• Exercise prompt:
How many lines in the material below include the word "sequential"? Give only the number.

-------- Data to process --------

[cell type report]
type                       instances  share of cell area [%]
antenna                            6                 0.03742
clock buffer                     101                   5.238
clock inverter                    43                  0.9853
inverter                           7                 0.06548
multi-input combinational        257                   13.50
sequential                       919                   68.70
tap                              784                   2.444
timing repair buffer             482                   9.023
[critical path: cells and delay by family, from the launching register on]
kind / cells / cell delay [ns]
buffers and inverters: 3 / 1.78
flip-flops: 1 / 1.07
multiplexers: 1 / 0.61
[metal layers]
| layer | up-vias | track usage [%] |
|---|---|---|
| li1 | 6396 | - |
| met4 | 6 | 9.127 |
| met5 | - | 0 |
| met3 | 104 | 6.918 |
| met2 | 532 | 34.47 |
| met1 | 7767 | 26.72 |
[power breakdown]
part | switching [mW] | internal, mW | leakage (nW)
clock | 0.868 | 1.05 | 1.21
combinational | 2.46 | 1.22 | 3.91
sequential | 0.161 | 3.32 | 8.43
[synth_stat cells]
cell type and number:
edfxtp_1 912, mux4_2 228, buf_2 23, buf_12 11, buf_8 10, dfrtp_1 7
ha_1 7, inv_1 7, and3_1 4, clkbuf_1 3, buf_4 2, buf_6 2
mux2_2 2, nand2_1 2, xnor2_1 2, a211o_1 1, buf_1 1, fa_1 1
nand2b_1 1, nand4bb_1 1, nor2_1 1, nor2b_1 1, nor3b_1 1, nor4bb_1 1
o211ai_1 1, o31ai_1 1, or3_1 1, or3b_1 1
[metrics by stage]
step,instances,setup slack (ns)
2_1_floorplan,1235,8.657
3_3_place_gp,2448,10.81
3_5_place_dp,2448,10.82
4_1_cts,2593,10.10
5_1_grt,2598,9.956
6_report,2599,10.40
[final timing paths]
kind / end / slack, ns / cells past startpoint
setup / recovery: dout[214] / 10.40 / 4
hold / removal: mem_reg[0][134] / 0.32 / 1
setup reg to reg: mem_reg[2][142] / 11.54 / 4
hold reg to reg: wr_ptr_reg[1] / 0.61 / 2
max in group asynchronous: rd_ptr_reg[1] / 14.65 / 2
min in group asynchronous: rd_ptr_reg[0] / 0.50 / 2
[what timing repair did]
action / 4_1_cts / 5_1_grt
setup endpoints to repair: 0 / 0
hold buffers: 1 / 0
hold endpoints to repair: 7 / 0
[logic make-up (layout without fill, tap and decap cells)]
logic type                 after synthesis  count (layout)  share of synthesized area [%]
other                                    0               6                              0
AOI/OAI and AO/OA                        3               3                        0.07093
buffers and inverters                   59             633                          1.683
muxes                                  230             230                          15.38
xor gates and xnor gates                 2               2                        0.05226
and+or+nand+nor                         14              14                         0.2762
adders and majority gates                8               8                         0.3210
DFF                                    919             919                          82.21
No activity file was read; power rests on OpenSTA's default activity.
**config.mk**
```make
export PLATFORM = sky130hd
export DESIGN_NAME = damped_follow_velocity_controller
export DESIGN_NICKNAME = d
export VERILOG_FILES = /design/src/hdl/dfvc_pkg.sv /design/src/hdl/dfvc_div.sv /design/src/hdl/dfvc_ctrl.sv /design/src/hdl/dfvc_dp.sv /design/src/hdl/damped_follow_velocity_controller.sv
export VERILOG_INCLUDE_DIRS = /design/src /design/src/hdl
export SDC_FILE = /design/constraint.sdc
export NUM_CORES = 2
export LEC_CHECK = 0
export ABC_CLOCK_PERIOD_IN_PS = 12300
export BUFFER_PORTS_ARGS = -buffer_cell sky130_fd_sc_hd__buf_2
export CAP_MARGIN = 20
export CORE_MARGIN = 2
export CORE_UTILIZATION = 53
export DETAILED_ROUTE_END_ITERATION = 8
export GPL_ROUTABILITY_DRIVEN = 0
export PLACE_DENSITY = 0.67
export SLEW_MARGIN = 0
export SYNTH_ARGS = -nofsm -noshare
export SYNTH_HDL_FRONTEND = slang
export SYNTH_SLANG_ARGS = --single-unit
```
**constraint.sdc**
```tcl
create_clock -name clock -period 12.3 [get_ports clock]
set_clock_uncertainty 0.05 [all_clocks]
set_input_delay 2.46 -clock clock [delete_from_list [all_inputs] [get_ports clock]]
set_output_delay 2.46 -clock clock [all_outputs]
set_load 0.05 [all_outputs]
```
<file path="src/chs_pkg.sv">
`timescale 1ns / 1ps
// ----------------------------------------------------------------------------
// chs_pkg
// Shared types and constants of the convex hull block.
// ----------------------------------------------------------------------------
package chs_pkg;

  localparam int MAX_POINTS_DEF = 64;
  localparam int COORD_BITS_DEF = 16;

  typedef enum logic [1:0] {
    ST_OK  = 2'd0,
    ST_FEW = 2'd1,
    ST_OVF = 2'd2
  } status_t;

  // datapath micro-operations issued by the controller
  typedef enum logic [5:0] {
    OP_NOP,
    OP_LOAD,
    OP_START,
    OP_ANC_UPD,
    OP_I_CLR,
    OP_DD_LAT,
    OP_LAT_Q,
    OP_MUL_CROSS_ANC,
    OP_MUL_DP,
    OP_MUL_DQ,
    OP_WR_ANG_K,
    OP_K_INC,
    OP_APPEND,
    OP_I_INC,
    OP_SORT_INIT,
    OP_SO_RD,
    OP_LAT_P_ANG,
    OP_RD_ANG_JM1,
    OP_SHIFT,
    OP_WR_ANG_J_P,
    OP_SC_INIT,
    OP_SC_INIT2,
    OP_MUL_CROSS_STK,
    OP_POP,
    OP_LAT_S2,
    OP_PUSH,
    OP_EM_INIT,
    OP_EM_LAT,
    OP_ERR1,
    OP_ERR2,
    OP_E_INC,
    OP_FINISH
  } op_t;

  typedef struct packed {
    logic ovf;
    logic i_last;
    logic i_mlast;
    logic same_anc;
    logic m_zero;
    logic m_lt2;
    logic k_last;
    logic j_zero;
    logic d_gt2;
    logic cr_zero;
    logic cr_neg;
    logic cr_pos;
    logic far;
    logic out_last;
  } dp_status_t;

endpackage

</file>
<file path="src/chs_ctrl.sv">
`timescale 1ns / 1ps
// ----------------------------------------------------------------------------
// chs_ctrl
// Sequencer for load, anchor search, direction merge, sort, scan and emit.
// ----------------------------------------------------------------------------
module chs_ctrl (
  input  logic                clk,
  input  logic                rst_n,
  input  logic                in_valid,
  input  logic                in_last,
  output logic                in_ready,
  output logic                out_valid,
  input  logic                out_ready,
  input  chs_pkg::dp_status_t st,
  output chs_pkg::op_t        op
);

  typedef enum logic [5:0] {
    S_LOAD, S_START, S_ERR2, S_ERR1, S_ANC_RD, S_ANC_UPD,
    S_DD_START, S_DD_RD, S_DD_LAT, S_DD_QRD, S_DD_QLAT, S_DD_MUL, S_DD_TST,
    S_DD_DP, S_DD_DQ, S_DD_FAR, S_DD_KNEXT, S_DD_APPEND, S_DD_NEXT,
    S_SORT_CHK, S_SO_RD, S_SO_KEY, S_SO_JCHK, S_SO_QLAT, S_SO_MUL, S_SO_TST,
    S_SO_INEXT, S_SC_INIT, S_SC_INIT2, S_SC_RD, S_SC_LAT, S_SC_CHK, S_SC_TST,
    S_SC_POPW_A, S_SC_POPW_Z, S_SC_PUSH, S_EM_INIT, S_EM_RD, S_EM_LAT, S_OUT
  } state_t;

  state_t state_r, state_nxt;

  assign in_ready  = (state_r == S_LOAD);
  assign out_valid = (state_r == S_OUT);

  always_comb begin
    state_nxt = state_r;
    op        = chs_pkg::OP_NOP;
    case (state_r)
      S_LOAD: begin
        if (in_valid) begin
          op = chs_pkg::OP_LOAD;
          if (in_last) state_nxt = S_START;
        end
      end
      S_START: begin
        op        = chs_pkg::OP_START;
        state_nxt = st.ovf ? S_ERR2 : S_ANC_RD;
      end
      S_ERR2: begin
        op        = chs_pkg::OP_ERR2;
        state_nxt = S_OUT;
      end
      S_ERR1: begin
        op        = chs_pkg::OP_ERR1;
        state_nxt = S_OUT;
      end
      S_ANC_RD:   state_nxt = S_ANC_UPD;
      S_ANC_UPD: begin
        op        = chs_pkg::OP_ANC_UPD;
        state_nxt = st.i_last ? S_DD_START : S_ANC_RD;
      end
      S_DD_START: begin
        op        = chs_pkg::OP_I_CLR;
        state_nxt = S_DD_RD;
      end
      S_DD_RD:    state_nxt = S_DD_LAT;
      S_DD_LAT: begin
        op = chs_pkg::OP_DD_LAT;
        if (st.same_anc)    state_nxt = S_DD_NEXT;
        else if (st.m_zero) state_nxt = S_DD_APPEND;
        else                state_nxt = S_DD_QRD;
      end
      S_DD_QRD:   state_nxt = S_DD_QLAT;
      S_DD_QLAT: begin
        op        = chs_pkg::OP_LAT_Q;
        state_nxt = S_DD_MUL;
      end
      S_DD_MUL: begin
        op        = chs_pkg::OP_MUL_CROSS_ANC;
        state_nxt = S_DD_TST;
      end
      S_DD_TST:   state_nxt = st.cr_zero ? S_DD_DP : S_DD_KNEXT;
      S_DD_DP: begin
        op        = chs_pkg::OP_MUL_DP;
        state_nxt = S_DD_DQ;
      end
      S_DD_DQ: begin
        op        = chs_pkg::OP_MUL_DQ;
        state_nxt = S_DD_FAR;
      end
      S_DD_FAR: begin
        // same direction: keep the farther point
        if (st.far) op = chs_pkg::OP_WR_ANG_K;
        state_nxt = S_DD_NEXT;
      end
      S_DD_KNEXT: begin
        op        = chs_pkg::OP_K_INC;
        state_nxt = st.k_last ? S_DD_APPEND : S_DD_QRD;
      end
      S_DD_APPEND: begin
        op        = chs_pkg::OP_APPEND;
        state_nxt = S_DD_NEXT;
      end
      S_DD_NEXT: begin
        op        = chs_pkg::OP_I_INC;
        state_nxt = st.i_last ? S_SORT_CHK : S_DD_RD;
      end
      S_SORT_CHK: begin
        op        = chs_pkg::OP_SORT_INIT;
        state_nxt = st.m_lt2 ? S_ERR1 : S_SO_RD;
      end
      S_SO_RD: begin
        op        = chs_pkg::OP_SO_RD;
        state_nxt = S_SO_KEY;
      end
      S_SO_KEY: begin
        op        = chs_pkg::OP_LAT_P_ANG;
        state_nxt = S_SO_JCHK;
      end
      S_SO_JCHK: begin
        if (st.j_zero) begin
          op        = chs_pkg::OP_WR_ANG_J_P;
          state_nxt = S_SO_INEXT;
        end else begin
          op        = chs_pkg::OP_RD_ANG_JM1;
          state_nxt = S_SO_QLAT;
        end
      end
      S_SO_QLAT: begin
        op        = chs_pkg::OP_LAT_Q;
        state_nxt = S_SO_MUL;
      end
      S_SO_MUL: begin
        op        = chs_pkg::OP_MUL_CROSS_ANC;
        state_nxt = S_SO_TST;
      end
      S_SO_TST: begin
        if (st.cr_pos) begin
          op        = chs_pkg::OP_SHIFT;
          state_nxt = S_SO_JCHK;
        end else begin
          op        = chs_pkg::OP_WR_ANG_J_P;
          state_nxt = S_SO_INEXT;
        end
      end
      S_SO_INEXT: begin
        op        = chs_pkg::OP_I_INC;
        state_nxt = st.i_mlast ? S_SC_INIT : S_SO_RD;
      end
      S_SC_INIT: begin
        op        = chs_pkg::OP_SC_INIT;
        state_nxt = S_SC_INIT2;
      end
      S_SC_INIT2: begin
        op        = chs_pkg::OP_SC_INIT2;
        state_nxt = S_SC_RD;
      end
      S_SC_RD:    state_nxt = S_SC_LAT;
      S_SC_LAT: begin
        op        = chs_pkg::OP_LAT_P_ANG;
        state_nxt = S_SC_CHK;
      end
      S_SC_CHK: begin
        if (st.d_gt2) begin
          op        = chs_pkg::OP_MUL_CROSS_STK;
          state_nxt = S_SC_TST;
        end else begin
          state_nxt = S_SC_PUSH;
        end
      end
      S_SC_TST: begin
        // right turn pops and rechecks, collinear pops once
        if (st.cr_neg) begin
          op        = chs_pkg::OP_POP;
          state_nxt = S_SC_POPW_A;
        end else if (st.cr_zero) begin
          op        = chs_pkg::OP_POP;
          state_nxt = S_SC_POPW_Z;
        end else begin
          state_nxt = S_SC_PUSH;
        end
      end
      S_SC_POPW_A: begin
        op        = chs_pkg::OP_LAT_S2;
        state_nxt = S_SC_CHK;
      end
      S_SC_POPW_Z: begin
        op        = chs_pkg::OP_LAT_S2;
        state_nxt = S_SC_PUSH;
      end
      S_SC_PUSH: begin
        op        = chs_pkg::OP_PUSH;
        state_nxt = st.k_last ? S_EM_INIT : S_SC_RD;
      end
      S_EM_INIT: begin
        op        = chs_pkg::OP_EM_INIT;
        state_nxt = S_EM_RD;
      end
      S_EM_RD:    state_nxt = S_EM_LAT;
      S_EM_LAT: begin
        op        = chs_pkg::OP_EM_LAT;
        state_nxt = S_OUT;
      end
      S_OUT: begin
        if (out_ready) begin
          if (st.out_last) begin
            op        = chs_pkg::OP_FINISH;
            state_nxt = S_LOAD;
          end else begin
            op        = chs_pkg::OP_E_INC;
            state_nxt = S_EM_RD;
          end
        end
      end
      default:    state_nxt = S_LOAD;
    endcase
  end

  always_ff @(posedge clk) begin
    if (!rst_n) begin
      state_r <= S_LOAD;
    end else begin
      state_r <= state_nxt;
    end
  end

endmodule
</file>
<file path="config.mk">
export PLATFORM = sky130hd
export DESIGN_NAME = chs_ctrl
export DESIGN_NICKNAME = d
export VERILOG_FILES = /design/src/chs_pkg.sv /design/src/chs_ctrl.sv
export SDC_FILE = /design/constraint.sdc
export NUM_CORES = 1
export LEC_CHECK = 0
export ABC_AREA = 1
export BUFFER_PORTS_ARGS = -buffer_cell sky130_fd_sc_hd__clkbuf_2
export CAP_MARGIN = 5
export CELL_PAD_IN_SITES_DETAIL_PLACEMENT = 1
export CELL_PAD_IN_SITES_GLOBAL_PLACEMENT = 1
export CORE_MARGIN = 2
export CORE_UTILIZATION = 28
export DETAILED_ROUTE_END_ITERATION = 10
export PLACE_DENSITY = 0.65
export SYNTH_ARGS = -nofsm -noshare
export SYNTH_HDL_FRONTEND = slang
export SYNTH_SLANG_ARGS = --single-unit
export TNS_END_PERCENT = 1
</file>
<file path="constraint.sdc">
create_clock -name clk -period 1.68 [get_ports clk]
set_input_delay 0.42 -clock clk [delete_from_list [all_inputs] [get_ports clk]]
set_output_delay 0.42 -clock clk [all_outputs]
set_load 0.02 [all_outputs]
</file>
# [Word level (Yosys, flattened, before mapping)]
# Cells that the tools add are included.
# W data, S select, Z words.
[op_classes] n_eq_ne=42 n_mux=30 n_reduce_logical=10
[ops] op="$pmux W6 S36" n=1
[ops] op="$pmux W5 S29" n=1
[ops] op="$eq A6 B5 Y1 const B" n=16
[ops] op="$mux W5" n=10
[ops] op="$eq A6 B4 Y1 const B" n=8
[ops] op="$eq A6 B6 Y1 const B" n=8
[ops] op="$mux W6" n=5
[ops] op="$eq A6 B3 Y1 const B" n=4
[ops] op="$mux W4" n=4
[ops] op="$reduce_or A2 Y1" n=7
[ops] op="$eq A6 B2 Y1 const B" n=2
[ops] op="$mux W2" n=4
[ops] op="$eq A6 B1 Y1 const B" n=1
[ops] op="$logic_not A6 Y1" n=1
[ops] op="$mux W1" n=4
[ops] op="$ne A2 B2 Y1 const B" n=2
[ops] op="$mux W3" n=1
[ops] op="$reduce_and A3 Y1" n=1
[ops] op="$reduce_or A3 Y1" n=1
[ops] op="$ne A2 B1 Y1 const B" n=1
[word_totals] regBits=6 out_inout_bits=8

# [Depth between registers and ports, before layout]
[logic_depth] depth_word=3 depth_mapped=12

# [Worst setup path after synthesis]
# No wires, ideal clock.
[synth_timing] path_type="register to output" start="register state_r[2]" end="output op[3]" arrival_ns=1.472 t_required_ns=1.260 slack_ns=-0.212 path_stages_with_launch=9 n_path_buf=0 path_cell_list="dfxtp_1 > inv_1 > nor2_2 > nand3_1 > inv_1 > nand2_1 > nand2_1 > nor3_1 > nand4_1"
[synth_between] elab_cells_between_ends=40 cone_classes="33 x eq/ne; 1 x mux; 6 x reduce/logical"
[synth_lines] item="start: declaration" line_no="chs_ctrl.sv:27" rtl="state_t state_r, state_nxt;"
[synth_lines] item="start signal: assignment" line_no="chs_ctrl.sv:220" rtl="state_r <= state_nxt;"
[synth_lines] item="$eq A6 B6 Y1"
[synth_lines] item="net out_valid" line_no="chs_ctrl.sv:12" rtl="output logic out_valid,"
[synth_lines] item="$pmux W5 S29" line_no="chs_ctrl.sv:35" rtl="case (state_r)"
[synth_lines] item="end: declaration" line_no="chs_ctrl.sv:15" rtl="output chs_pkg::op_t op"
# The timed path passes the listed nets, and every way through them passes these cells.

# [Worst setup path after layout]
[layout_timing] start="register state_r[2]" end="output op[0]"
[layout_between] elab_chain_cells=3 elab_cells_between_ends=40 cone_classes="33 x eq/ne; 1 x mux; 6 x reduce/logical"
[layout_lines] item="$eq A6 B6 Y1, or another cell as far along" line_no="chs_ctrl.sv:35"
[layout_lines] item="$reduce_or A2 Y1 (no source line)"
[layout_lines] item="$pmux W5 S29 *" line_no="chs_ctrl.sv:35"
# Mark *: on every way between the ends. The rest lies on a longest branch, timed or not.

==> impl_metrics.csv <==
group,metric,value,unit
run_status,status,"finished with violations",
worst_setup_path,start_kind,"flop",
synthesis,yosys.area.top_type_share,0.194,
floorplan,std_cell_rows,25,
layout,n_antenna_cell,0,
synthesis,synthesis.instances,254,
global_routing,grt_pass1_wl,11700,um
cts,cts-hold-fix-buffers,0,
drt,detailedRoute.firstPassIterationCount,4,
sta,finalSetupViolCount,11,
worst_setup_path,cp.arrival,1.74,ns
drt,finalWirelength,7830,um
drt,detail_route.vias_per_cell,5.51,
cts,clock_sinks,6,
sta,period_share,1.29,
cts,cts.path.max_buffers,2,
worst_setup_path,worstReg2RegStart,"state_r[0]",
worst_setup_path,worst-setup-path-type,"reg -> out",
layout,largest_register_ffs,6,
synthesis,most_repeated_cell_in_the_gate_level_netlist_after_synthesis,"sky130_fd_sc_hd__nand2_1",
synthesis,dominant_combinational_cell_family_by_area_after_synthesis,"simple AND/OR/NAND/NOR gates",
layout,reg_top3,"state_r: 6 flops",
synthesis,synth.top_cells.by_count,"69 x sky130_fd_sc_hd__nand2_1, 41 x sky130_fd_sc_hd__nor2_1, 37 x sky130_fd_sc_hd__nand3_1, 24 x sky130_fd_sc_hd__inv_1, 14 x sky130_fd_sc_hd__nand4_1",
layout,largest_register,"state_r",
power,static-leakage-power,1.38,nW
layout,drive_above_1_share,0.514,
sta,clock_skew,0.00114,ns
hold_path,min_path_cells,3,
worst_setup_path,crit_end,"op[0]",
run,max_cap_viols,0,
power,powerDensity,1080,mW/mm2
synthesis,synth.yosys.warnings,0,
sta,timing.final.hold_violations,0,
place,dpl_cell_area,0.00206,mm2
synthesis,seq_area_frac_synth,0.0901,
synthesis,post_synth_mux_area_share,0,
floorplan,coreArea,0.00466,mm2
synthesis,synth_area,0.00133,mm2
synthesis,synth_area_leader_cell,"sky130_fd_sc_hd__nand2_1",
worst_setup_path,worst_r2r_endpoint,"state_r[1]",
synthesis,synth-edff-count,0,
worst_setup_path,critical_path_peak_fanout,9,
global_routing,grt_antenna_before_repair,0,
drt,num_vias,2293,
synthesis,yosys.area_share.xor_xnor,0,
cts,worst_setup_hold_path_clk_slew,0.04,ns
synthesis,ys_dominant_reg_cell,"sky130_fd_sc_hd__dfxtp_1",
floorplan,chipWidth,73.0,um
worst_setup_path,reg2reg_setup_slack,-0.16,ns
hold_path,class_of_the_most_critical_hold_timing_path,"in -> reg",
place,dpl_wire_length,5930,um
cts,cts_tree,"done",
cts,clkLatencyLatePin,0.22,ns
sta,finalCriticalPeriod,2.16,ns
synthesis,netlist_top_cells_area,"sky130_fd_sc_hd__nand2_1 19%, sky130_fd_sc_hd__nand3_1 14%, sky130_fd_sc_hd__nor2_1 12%",
floorplan,fp.dieArea,0.00533,mm2
sta,slew_violations,0,
synthesis,synth_compound_area_frac,0.0750,
drt,drc,0,
worst_setup_path,critical_path.startpoint,"state_r[2]",
layout,nets,382,
synthesis,syn_avg_cell_area,5.25,um2
worst_setup_path,worst_ep_required_time,1.26,ns
floorplan,starting_density_of_the_core,0.286,
power,ir_drop,744,uV
synthesis,async_flop_share,0,
cts,cts-buffers-inserted,3,
drt,final_antenna_net_count,0,
global_routing,track_usage,0.291,
cts,cts.root.buffer_cell,"sky130_fd_sc_hd__clkbuf_8",
run_status,violations_in_the_final_reports,"negative setup slack",
worst_setup_path,worstRegToRegCells,13,
place,place.gp.congestion,1.03,
layout,final_area,0.00242,mm2
place,port_buffers,25,
sta,fmax,463,MHz
global_routing,global_route.overflow_total,0,
synthesis,synth_simple_gate_area_frac,0.719,
floorplan,io-pin-count,27,
cts,htree_num_levels,1,
power,fin_total_pwr,0.00260,W
global_routing,grt_start_max_net_pins,11,
drt,post_drt_wl_per_cell,18.8,um
floorplan,die_height,73.0,um
synthesis,synth_cell_types,27,
layout,flow.area_growth_from_synthesis,81.4,%
sta,setup_repair_after_global_routing_missed_its_margin,"yes",
sta,final_critical_path_setup_slack,-0.479,ns
synthesis,ys_seq_elements,6,
synthesis,syn-num-nets,273,
hold_path,hold_start,"rst_n",
synthesis,synth_adder_area_share,0,
worst_setup_path,worstSetupEndpointType,"primary output",
drt,drtIter0Drc,215,
global_routing,grt_pass1_vias,2332,
==> metrics by stage <==
stage,hold WS [ns],cells,utilization,TNS [ns],setup WS (ns)
2_1_floorplan,0.604,254,-,-0.173,-0.0651
3_3_place_gp,0.716,401,0.441,-1.81,-0.315
3_5_place_dp,0.723,401,0.441,-1.77,-0.335
4_1_cts,0.494,413,0.493,-2.63,-0.475
5_1_grt,0.535,416,0.519,-3.93,-0.556
6_report,0.504,416,0.519,-3.02,-0.479
==> where the power goes <==
group	leakage, nW	switching (W)	total (W)	internal (W)
logic	1.30	0.00118	0.00209	0.000904
registers	0.0533	0.0000833	0.000280	0.000197
clock network	0.0228	0.0000716	0.000236	0.000164
total	1.38	0.00134	0.00260	0.00127
==> worst min path at each step <==
stage	to	slack, ns
2_1_floorplan	state_r[1]	0.60
3_3_place_gp	state_r[4]	0.72
3_5_place_dp	state_r[4]	0.72
4_1_cts	state_r[4]	0.49
5_1_grt	state_r[4]	0.53
6_report	state_r[4]	0.50
==> per-layer routing <==
metal	vias up	part of all wire	track usage
li1	1057	-	-
met1	1085	0.40	0.364
met2	124	0.49	0.511
met3	27	0.063	0.0414
met4	0	0.044	0.0885
met5	-	0	0
==> placed cells by master, fill, tap and decap left out, types with 7 or more instances in the layout <==
master and n:
sky130_fd_sc_hd__buf_4 76, sky130_fd_sc_hd__buf_6 7, sky130_fd_sc_hd__clkbuf_2 20, sky130_fd_sc_hd__inv_1 20, sky130_fd_sc_hd__inv_2 10, sky130_fd_sc_hd__nand2_1 57, sky130_fd_sc_hd__nand2_2 13, sky130_fd_sc_hd__nand3_1 31
sky130_fd_sc_hd__nand3_2 11, sky130_fd_sc_hd__nand4_1 14, sky130_fd_sc_hd__nor2_1 33, sky130_fd_sc_hd__nor2_4 11
==> worst max-delay path, stage by stage, from the launching register on <==
cell                       delay [ns]
sky130_fd_sc_hd__dfxtp_4         0.39
sky130_fd_sc_hd__buf_6           0.11
sky130_fd_sc_hd__nor2_4          0.03
sky130_fd_sc_hd__buf_4           0.18
sky130_fd_sc_hd__nand3_2         0.14
sky130_fd_sc_hd__nand3_1         0.11
sky130_fd_sc_hd__nor3_2          0.23
sky130_fd_sc_hd__nand4_1         0.14
sky130_fd_sc_hd__clkbuf_8        0.17
==> cell families (layout without fill, tap and decap cells) <==
family	after synthesis	after routing
flops	6	6
buf+inv	36	144
compound gates	18	18
simple gates	193	193
other cells	1	1
==> layout make-up <==
cell class              instances  area (um2)
clock buffers                   4        45.0
fillers                       653        2240
well taps                      54        67.6
flip-flops and latches          6         143
repair buffers                108         807
multi-input cells             212        1230
inverters                      32         125
==> what timing repair did <==
| item | 4_1_cts | 5_1_grt |
|---|---|---|
| setup endpoints to repair | 12 | 13 |
| setup buffers | 8 | 3 |
| gates resized for setup | 34 | 33 |
| pin swaps | 12 | 9 |
| endpoints found under the hold margin | 0 | 0 |
Power figures use the tool's default switching activity.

--------

• Answer to the exercise:
2